START Available data
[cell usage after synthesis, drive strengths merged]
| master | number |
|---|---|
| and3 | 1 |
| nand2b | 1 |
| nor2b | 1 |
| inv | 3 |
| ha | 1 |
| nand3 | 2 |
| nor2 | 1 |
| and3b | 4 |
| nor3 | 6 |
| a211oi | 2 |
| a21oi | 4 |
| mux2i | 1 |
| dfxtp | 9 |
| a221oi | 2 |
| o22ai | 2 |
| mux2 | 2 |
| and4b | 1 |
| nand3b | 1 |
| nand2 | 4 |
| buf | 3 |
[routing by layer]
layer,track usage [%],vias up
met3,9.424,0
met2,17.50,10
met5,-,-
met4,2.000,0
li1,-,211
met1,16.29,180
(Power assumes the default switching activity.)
**src/rtl/rob_pkg.sv**
```systemverilog
// Shared widths and entry payload types for the reorder buffer.
package rob_pkg;

  localparam int unsigned ROB_S     = 16;
  localparam int unsigned ROB_ADD_W = 4;
  localparam int unsigned REG_ADD_W = 5;
  localparam int unsigned REG_DAT_W = 32;
  localparam int unsigned ADDR_W    = 32;
  localparam int unsigned CNT_W     = ROB_ADD_W + 1;

  // Fields captured at dispatch
  typedef struct packed {
    logic [REG_ADD_W-1:0] rd;
    logic                 is_br;
    logic                 pred;
    logic [ADDR_W-1:0]    pc;
  } rob_info_t;

  // Fields captured from the common data bus
  typedef struct packed {
    logic [REG_DAT_W-1:0] val;
    logic                 taken;
    logic [ADDR_W-1:0]    target;
  } rob_res_t;

endpackage

```
**src/rtl/rob.sv**
```systemverilog
// 16-entry reorder buffer: in-order allocate, out-of-order complete, in-order
// retire into the register file, with mispredict flush and operand lookup.
module rob
  import rob_pkg::*;
(
  input  logic                 clk,
  input  logic                 rst,
  input  logic                 rdy,
  input  logic                 disp_en,
  input  logic [REG_ADD_W-1:0] disp_rd,
  input  logic                 disp_is_br,
  input  logic                 disp_pred,
  input  logic [ADDR_W-1:0]    disp_pc,
  output logic [ROB_ADD_W-1:0] disp_tag,
  output logic                 full,
  input  logic                 cdb_en,
  input  logic [ROB_ADD_W-1:0] cdb_tag,
  input  logic [REG_DAT_W-1:0] cdb_val,
  input  logic                 cdb_taken,
  input  logic [ADDR_W-1:0]    cdb_target,
  input  logic [ROB_ADD_W-1:0] qry_tag,
  output logic                 qry_rdy,
  output logic [REG_DAT_W-1:0] qry_val,
  output logic                 reg_we,
  output logic [REG_ADD_W-1:0] reg_rd,
  output logic [REG_DAT_W-1:0] reg_val,
  output logic [ROB_ADD_W-1:0] cmt_tag,
  output logic                 flush,
  output logic [ADDR_W-1:0]    flush_pc
);

  logic [ROB_ADD_W-1:0] r_head;
  logic [ROB_ADD_W-1:0] r_tail;
  logic [CNT_W-1:0]     r_count;
  logic [ROB_S-1:0]     r_ready;
  rob_info_t            r_info [ROB_S];
  rob_res_t             r_res  [ROB_S];

  logic                 r_reg_we;
  logic [REG_ADD_W-1:0] r_reg_rd;
  logic [REG_DAT_W-1:0] r_reg_val;
  logic [ROB_ADD_W-1:0] r_cmt_tag;
  logic                 r_flush;
  logic [ADDR_W-1:0]    r_flush_pc;

  rob_info_t            w_hinfo;
  rob_res_t             w_hres;
  logic                 w_full;
  logic                 w_disp;
  logic                 w_ret;
  logic                 w_ret_alu;
  logic                 w_mispred;
  logic [ADDR_W-1:0]    w_redirect;

  assign w_hinfo    = r_info[r_head];
  assign w_hres     = r_res[r_head];
  assign w_full     = (r_count == CNT_W'(ROB_S));
  assign w_disp     = disp_en && !w_full;
  assign w_ret      = (r_count != '0) && r_ready[r_head];
  assign w_ret_alu  = w_ret && !w_hinfo.is_br;
  assign w_mispred  = w_ret && w_hinfo.is_br && (w_hres.taken != w_hinfo.pred);
  assign w_redirect = w_hres.taken ? w_hres.target : ADDR_W'(w_hinfo.pc + ADDR_W'(4));

  // Pointers, ready bits and registered retire/flush outputs
  always_ff @(posedge clk) begin
    if (rst) begin
      r_head     <= '0;
      r_tail     <= '0;
      r_count    <= '0;
      r_ready    <= '0;
      r_reg_we   <= 1'b0;
      r_reg_rd   <= '0;
      r_reg_val  <= '0;
      r_cmt_tag  <= '0;
      r_flush    <= 1'b0;
      r_flush_pc <= '0;
    end else if (rdy) begin
      r_reg_we <= w_ret_alu && (w_hinfo.rd != '0);
      r_flush  <= w_mispred;
      if (w_ret_alu) begin
        r_reg_rd  <= w_hinfo.rd;
        r_reg_val <= w_hres.val;
        r_cmt_tag <= r_head;
      end
      if (w_mispred) begin
        r_flush_pc <= w_redirect;
        r_head     <= '0;
        r_tail     <= '0;
        r_count    <= '0;
        r_ready    <= '0;
      end else begin
        if (w_disp) begin
          r_ready[r_tail] <= 1'b0;
          r_tail          <= r_tail + ROB_ADD_W'(1);
        end
        if (w_ret) begin
          r_ready[r_head] <= 1'b0;
          r_head          <= r_head + ROB_ADD_W'(1);
        end
        if (cdb_en) r_ready[cdb_tag] <= 1'b1;
        case ({w_disp, w_ret})
          2'b10:   r_count <= r_count + CNT_W'(1);
          2'b01:   r_count <= r_count - CNT_W'(1);
          default: r_count <= r_count;
        endcase
      end
    end
  end

  // Entry payload storage; meaningless until the matching ready bit is set
  always_ff @(posedge clk) begin
    if (rdy && !w_mispred) begin
      if (w_disp) r_info[r_tail] <= '{rd: disp_rd, is_br: disp_is_br, pred: disp_pred, pc: disp_pc};
      if (cdb_en) r_res[cdb_tag] <= '{val: cdb_val, taken: cdb_taken, target: cdb_target};
    end
  end

  // Operand lookup with same-cycle CDB bypass
  always_comb begin
    qry_rdy = r_ready[qry_tag];
    qry_val = r_res[qry_tag].val;
    if (cdb_en && (cdb_tag == qry_tag)) begin
      qry_rdy = 1'b1;
      qry_val = cdb_val;
    end
  end

  assign disp_tag = r_tail;
  assign full     = w_full;
  assign reg_we   = r_reg_we;
  assign reg_rd   = r_reg_rd;
  assign reg_val  = r_reg_val;
  assign cmt_tag  = r_cmt_tag;
  assign flush    = r_flush;
  assign flush_pc = r_flush_pc;

endmodule
```
**config.mk**
```make
export PLATFORM = sky130hd
export DESIGN_NAME = rob
export DESIGN_NICKNAME = d
export VERILOG_FILES = /design/src/rtl/rob_pkg.sv /design/src/rtl/rob.sv
export SDC_FILE = /design/constraint.sdc
export NUM_CORES = 2
export LEC_CHECK = 0
export CAP_MARGIN = 30
export CORE_ASPECT_RATIO = 0.8
export CORE_MARGIN = 4
export CORE_UTILIZATION = 35
export CTS_CLUSTER_DIAMETER = 60
export DETAILED_ROUTE_END_ITERATION = 6
export PLACE_DENSITY = 0.54
export SETUP_SLACK_MARGIN = 0.05
export SYNTH_ARGS = -nofsm -noshare
export SYNTH_HDL_FRONTEND = slang
export SYNTH_SLANG_ARGS = --single-unit
```
**constraint.sdc**
```tcl
create_clock -name clk -period 8.55 [get_ports clk]
set_input_delay 0.855 -clock clk [delete_from_list [all_inputs] [get_ports clk]]
set_output_delay 0.855 -clock clk [all_outputs]
set_load 0.1 [all_outputs]
```
# Word level (Yosys, flattened, before mapping)
# Memory sizes are Yosys's and may differ from the RTL's. A register that Yosys moved wholly into a read port is not among the register bits.
# Index checks and enable logic that the tools add are counted.
# op_classes
n_reduce_logical	24
n_lt_le_gt_ge	7
n_addsub	5
eq_ne	5
n_bitwise	5
n_mux	39
# op_table
cell	count
two-way mux 16 bit	10
two-way mux 32 bit	2
adder 32 x 3 -> 32 bit, second input constant	1
AND 16 bit	2
two-way mux 4 bit	8
NOT 16 bit	2
less-than comparator 4 x 5 -> 1 bit, second input constant	4
OR 16 bit	1
demux 1 bit (select 4 bit)	3
greater-or-equal comparator 4 x 1 -> 1 bit, second input constant	3
two-way mux 1 bit	12
logical AND 1 bit	11
one-hot mux 5 bit (2 select lines)	1
AND reduction 2 bit	5
nonzero test 5 bit	2
adder 4 x 1 -> 4 bit, second input constant	2
binary-select mux 1 bit (select 4 bit)	2
adder 5 x 1 -> 5 bit, second input constant	1
equality test 5 bit, second input constant	1
two-way mux 5 bit	1
subtractor 5 x 1 -> 5 bit, second input constant	1
equality test 4 bit	1
nonzero test 2 bit	2
zero test 1 bit	3
4 further kinds	4
# totals
wordCells	97
inputBits	117
ram_bits	1664
ff_bits	104
output_inout_bits	113
memories	2
# memory_table
name	words	width	rd	rd_ports_with_merged_regs	write_ports	line	source
r_res	16	65	2	1	1	rob.sv:37	rob_res_t r_res [ROB_S];
r_info	16	39	1	1	1	rob.sv:36	rob_info_t r_info [ROB_S];

# Depth between registers and ports, before layout
# depth
ltp_word	18
ltp_mapped	18
depth_no_buf	12

# Worst setup path after synthesis
# OpenSTA, ideal clock, no wires.
# synth_timing
path_kind	register -> register
from	reg with a tool-made name
to	reg r_ready[3]
setup_ns	0.078
path_stages_with_launch	12
arrival_time_ns	7.307
setup_slack_ns	1.165
required_ns	8.472
n_path_buf	3
period_less_slack_ns	7.385
path_cell_list	dfxtp_1 -> buf_6 -> buf_12 -> mux4_1 -> a22oi_1 -> nand2_1 -> xnor2_1 -> o31ai_1 -> or3_1 -> clkbuf_1 -> nor3_1 -> o21ba_2
# synth_lines
item	line	source
end signal: assignment	rob.sv:70	r_ready <= '0;
end signal: assignment	rob.sv:90	r_ready <= '0;
end signal: indexed assignment	rob.sv:93	r_ready[r_tail] <= 1'b0;
end: declaration	rob.sv:35	logic [ROB_S-1:0] r_ready;

# Worst setup path in the final report
# layout_timing
from	in qry_tag[1]
to	out qry_val[26]
# layout_via
elab_chain_cells	3
word_cells_on_any_way	4
classes_between	1 x eq/ne; 1 x mux; 1 x reduce/logical; 1 x memory
# layout_lines
item	line	source
start: declaration	rob.sv:21	input logic [ROB_ADD_W-1:0] qry_tag,
branches (longest 2 deep; another with memory read (16 x 65 bit))	--	
two-way mux 32 bit (*)	rob.sv:122	if (cdb_en && (cdb_tag == qry_tag)) begin
end: declaration	rob.sv:23	output logic [REG_DAT_W-1:0] qry_val,
# Mark *: on every way between the ends.

==> flow_summary.json <==
{
  "synthFlopType": "edfxtp_1",
  "post_cts_resized": 0,
  "rows": 149,
  "status": "finished clean",
  "cts_max_level": 4,
  "powerDensity_nw_per_um2": 214.7,
  "synth.cell_area_um2": 73060,
  "wirelength_mm": 200.4,
  "crit_buf_inv": 3,
  "grt_pass1_wl_mm": 286.2,
  "post_cts_buffers": 0,
  "synth_warnings": 0,
  "area_growth_pct": 16.19,
  "syn_nets": 3616,
  "fin_crit_sh_pct": 64.85,
  "cpMostUsedCell": "mux4_2",
  "hold_viol": 0,
  "core_area_um2": 206900,
  "fin_worst_skew_ps": 44.39,
  "synth_cell_types": 76,
  "ioPinCount": 230,
  "cp-start-kind": "input pin",
  "syn_avg_cell_area_um2": 20.95,
  "fmax_mhz": 180.4,
  "dpl.hpwl_mm": 111.5,
  "final_antenna_net_count": 0,
  "cp_top_family": "buffers and inverters",
  "r2r-end": "flush_pc[28]",
  "ys_ff_latch": 1772,
  "rsz0062_at_grt": "no",
  "arrival_ps": 4690,
  "drive_above_1_share_pct": 27.39,
  "crit_required_ps": 7700,
  "cap_violations": 0,
  "max-vdd-ir-drop_mv": 0.2085,
  "numCtsBuffers": 185,
  "clk_latency_ps": 820,
  "die-height_um": 416.7,
  "ys_seq_area_share_pct": 71.35,
  "wl_per_cell_um": 30.09,
  "reg2reg_depth": 13,
  "gp_congestion": 0.7815,
  "synth-async-reset-ratio_pct": 0,
  "min_to": "cmt_tag[2]",
  "first_pass_iters": 6,
  "cts_tree": "built",
  "hold_slack_ps": 449.5,
  "start_util_pct": 35.31,
  "crit_slowest_cell": "clkdlybuf4s50_1",
  "synth_edf_count": 1664,
  "end_kind": "primary output",
  "gr-total-overflow": 0,
  "period_minus_slack_ps": 5544,
  "hp-start": "cmt_tag[2]",
  "cts.path.max_buffers": 3,
  "nets": 3906,
  "fin_util_pct": 41.02,
  "drv_slew": 0,
  "crit_chain": "buf_6 > buf_4 > mux4_2 > mux4_2 > mux2_2 > clkdlybuf4s50_1",
  "synth.area.top_cells": "edfxtp_1, mux4_2, dfxtp_1",
  "slew_headroom_pct": 24.97,
  "clock-sinks": 1772,
  "num_vias": 37460,
  "nFillCells": 18140,
  "setup_viol": 0,
  "io_buffers": 229,
  "track_usage_pct": 18.32,
  "root_buffer": "clkbuf_16",
  "regToRegSetupSlack_ps": 3060,
  "yosysMostFrequentCell": "edfxtp_1",
  "synth_top_area_share_pct": 68.39,
  "hold-path-cell-count": 2,
  "cpPeakStageDelay_ps": 980,
  "worst_pin_slew_ps": 1125,
  "synthCells": 3488,
  "die_w_um": 518.8,
  "grt_pass1_vias": 37740,
  "antenna_found_initial": 34,
  "postCtsHoldBufs": 0,
  "crit_type": "input pin to primary output",
  "drc_errors": 0,
  "setup-tns-final_ps": 0,
  "drtIter0Drc": 3923,
  "power.leakage_nw": 25.45,
  "synth_top_area_cell": "edfxtp_1",
  "min_path_type": "flip-flop to flip-flop",
  "grt_max_degree": 133,
  "path_max_fanout": 82,
  "viasPerCell": 5.624,
  "clk_pin_slew_worst_paths_ps": 50,
  "synth_top_cells_by_count": "edfxtp_1, mux4_2, nand2_1, dfxtp_1, clkbuf_1",
  "die_area_um2": 216200
}
sequential cells by signal, indices dropped and copies added (netlist names), 4 cells and up, named ones only:
register and count:
r_res 1040, r_info 624, flush_pc 32, reg_val 32
r_ready 16, r_count 5, reg_rd 5, cmt_tag 4
disp_tag 4, r_head 4
how the worst max path moves through the flow:
| stage | from | to | slack (ps) | depth (start not counted) |
|---|---|---|---|---|
| final | qry_tag[1] | qry_val[26] | 3010 | 6 |
| after global routing | flip-flop | flush_pc[24] | 2770 | 13 |
| after CTS | qry_tag[1] | qry_val[26] | 3010 | 6 |
| after detailed placement | qry_tag[1] | qry_val[26] | 3010 | 6 |
| after global placement | qry_tag[0] | qry_val[4] | 3040 | 7 |
| after floorplan | flip-flop | r_ready[3] | 1170 | 11 |
layer usage:
| layer | GRT usage, % | vias up | part of all wire (%) |
|---|---|---|---|
| met5 | 0 | - | 0.040 |
| met4 | 5.453 | 12 | 2.8 |
| met3 | 3.735 | 336 | 6.6 |
| met2 | 28.12 | 1368 | 46 |
| met1 | 26.46 | 20320 | 44 |
| li1 | - | 15420 | - |
layout make-up:
cell class | count | area, um2 | area share (%)
flip-flops and latches | 1772 | 52140 | 61.42
repair buffers | 327 | 3395 | 3.999
diodes | 10 | 25.02 | 0.02948
clock inverters | 95 | 968.4 | 1.141
well taps | 2718 | 3401 | 4.006
clock buffers | 246 | 5034 | 5.929
multi-input cells | 1463 | 19780 | 23.30
inverters | 29 | 143.9 | 0.1695
worst reg2reg max path: cells and delay by family, from the launching register on:
family                   cells  cell delay (ps)
AO/OA/AOI/OAI                6             1630
buffers and inverters        2             1490
AND/OR/NAND/NOR              4             1190
flip-flops                   1              860
adder cells (fa/ha/maj)      1              180
stage by stage:
| step | area, um2 | worst slack, ps | instances | total power, mW |
|---|---|---|---|---|
| final | 84890 | 3006 | 6660 | 18.23 |
| after global placement | 78420 | 3040 | 6292 | 10.43 |
| after floorplan | 73060 | 1165 | 3488 | 10.12 |
| after global routing | 84880 | 2774 | 6656 | 18.83 |
| after CTS | 84840 | 3006 | 6649 | 18.42 |
| after detailed placement | 78840 | 3009 | 6308 | 10.45 |
cells by family (layout without fill, tap and decap cells):
group	Yosys count	count (layout)	share of synthesized area, %
buffers and inverters	253	697	1.786
XOR/XNOR	20	20	0.2398
AO/OA/AOI/OAI	290	290	2.613
multiplexers	741	741	21.18
other	0	10	0
AND/OR/NAND/NOR	401	401	2.642
flip-flops	1772	1772	71.35
adder cells (fa/ha/maj)	11	11	0.1884
layout by cell type (no fill, tap or decap), types with 12 or more instances in the layout:
master / Yosys / routed
edfxtp_1: 1664 / 1664
mux4_2: 599 / 599
clkdlybuf4s50_1: 0 / 224
clkbuf_16: 0 / 189
nand2_1: 173 / 172
dfxtp_1: 108 / 104
a21oi_1: 89 / 89
buf_4: 26 / 79
mux2i_1: 64 / 64
nor2_1: 64 / 57
o21ai_0: 55 / 55
clkbuf_1: 106 / 48
mux2_2: 47 / 47
clkinv_1: 1 / 34
mux4_1: 31 / 31
nand3_1: 22 / 22
a211oi_1: 21 / 21
clkinv_2: 0 / 21
a22oi_1: 19 / 19
inv_1: 28 / 17
a221oi_1: 16 / 16
buf_16: 0 / 15
nor2b_1: 14 / 14
xnor2_1: 14 / 14
or2_2: 13 / 13
nor3_2: 1 / 13
nor3_1: 25 / 13
bufinv_16: 0 / 13
nand2b_1: 12 / 12
power breakdown:
group | total (mW) | switching, mW | leakage [nW] | internal [mW]
Clock | 7.97 | 3.41 | 2.91 | 4.56
Sequential | 9.55 | 0.0162 | 15.9 | 9.54
Combinational | 0.705 | 0.473 | 6.68 | 0.232
Total | 18.2 | 3.90 | 25.5 | 14.3
Note: power is estimated with default switching activity, not from simulation.
## config.mk

```make
export PLATFORM = sky130hd
export DESIGN_NAME = usb_rx_packet_ctrl
export DESIGN_NICKNAME = d
export VERILOG_FILES = /design/src/rtl/usb_rx_packet_ctrl.sv
export SDC_FILE = /design/constraint.sdc
export NUM_CORES = 1
export LEC_CHECK = 0
export BUFFER_PORTS_ARGS = -buffer_cell sky130_fd_sc_hd__buf_2
export CAP_MARGIN = 20
export CORE_ASPECT_RATIO = 1.1
export CORE_MARGIN = 1.5
export CORE_UTILIZATION = 40
export DETAILED_ROUTE_END_ITERATION = 16
export HOLD_SLACK_MARGIN = 0.15
export SKIP_LAST_GASP = 1
export SLEW_MARGIN = 20
export SYNTH_ARGS = -nofsm -noshare
export SYNTH_HDL_FRONTEND = slang
export SYNTH_SLANG_ARGS = --single-unit
export TNS_END_PERCENT = 5
```

## constraint.sdc

```tcl
create_clock -name clk -period 3.1 [get_ports clk]
set_clock_uncertainty 0.05 [all_clocks]
set_input_delay 0.155 -clock clk [delete_from_list [all_inputs] [get_ports clk]]
set_output_delay 0.155 -clock clk [all_outputs]
set_load 0.03 [all_outputs]
```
END Available data
- Action item
The word is "after". Copy every line above where it appears.

- Result for this exercise
[cell usage after synthesis, drive strengths merged]
# Worst setup path after synthesis
| after global routing | flip-flop | flush_pc[24] | 2770 | 13 |
| after CTS | qry_tag[1] | qry_val[26] | 3010 | 6 |
| after detailed placement | qry_tag[1] | qry_val[26] | 3010 | 6 |
| after global placement | qry_tag[0] | qry_val[4] | 3040 | 7 |
| after floorplan | flip-flop | r_ready[3] | 1170 | 11 |
| after global placement | 78420 | 3040 | 6292 | 10.43 |
| after floorplan | 73060 | 1165 | 3488 | 10.12 |
| after global routing | 84880 | 2774 | 6656 | 18.83 |
| after CTS | 84840 | 3006 | 6649 | 18.42 |
| after detailed placement | 78840 | 3009 | 6308 | 10.45 |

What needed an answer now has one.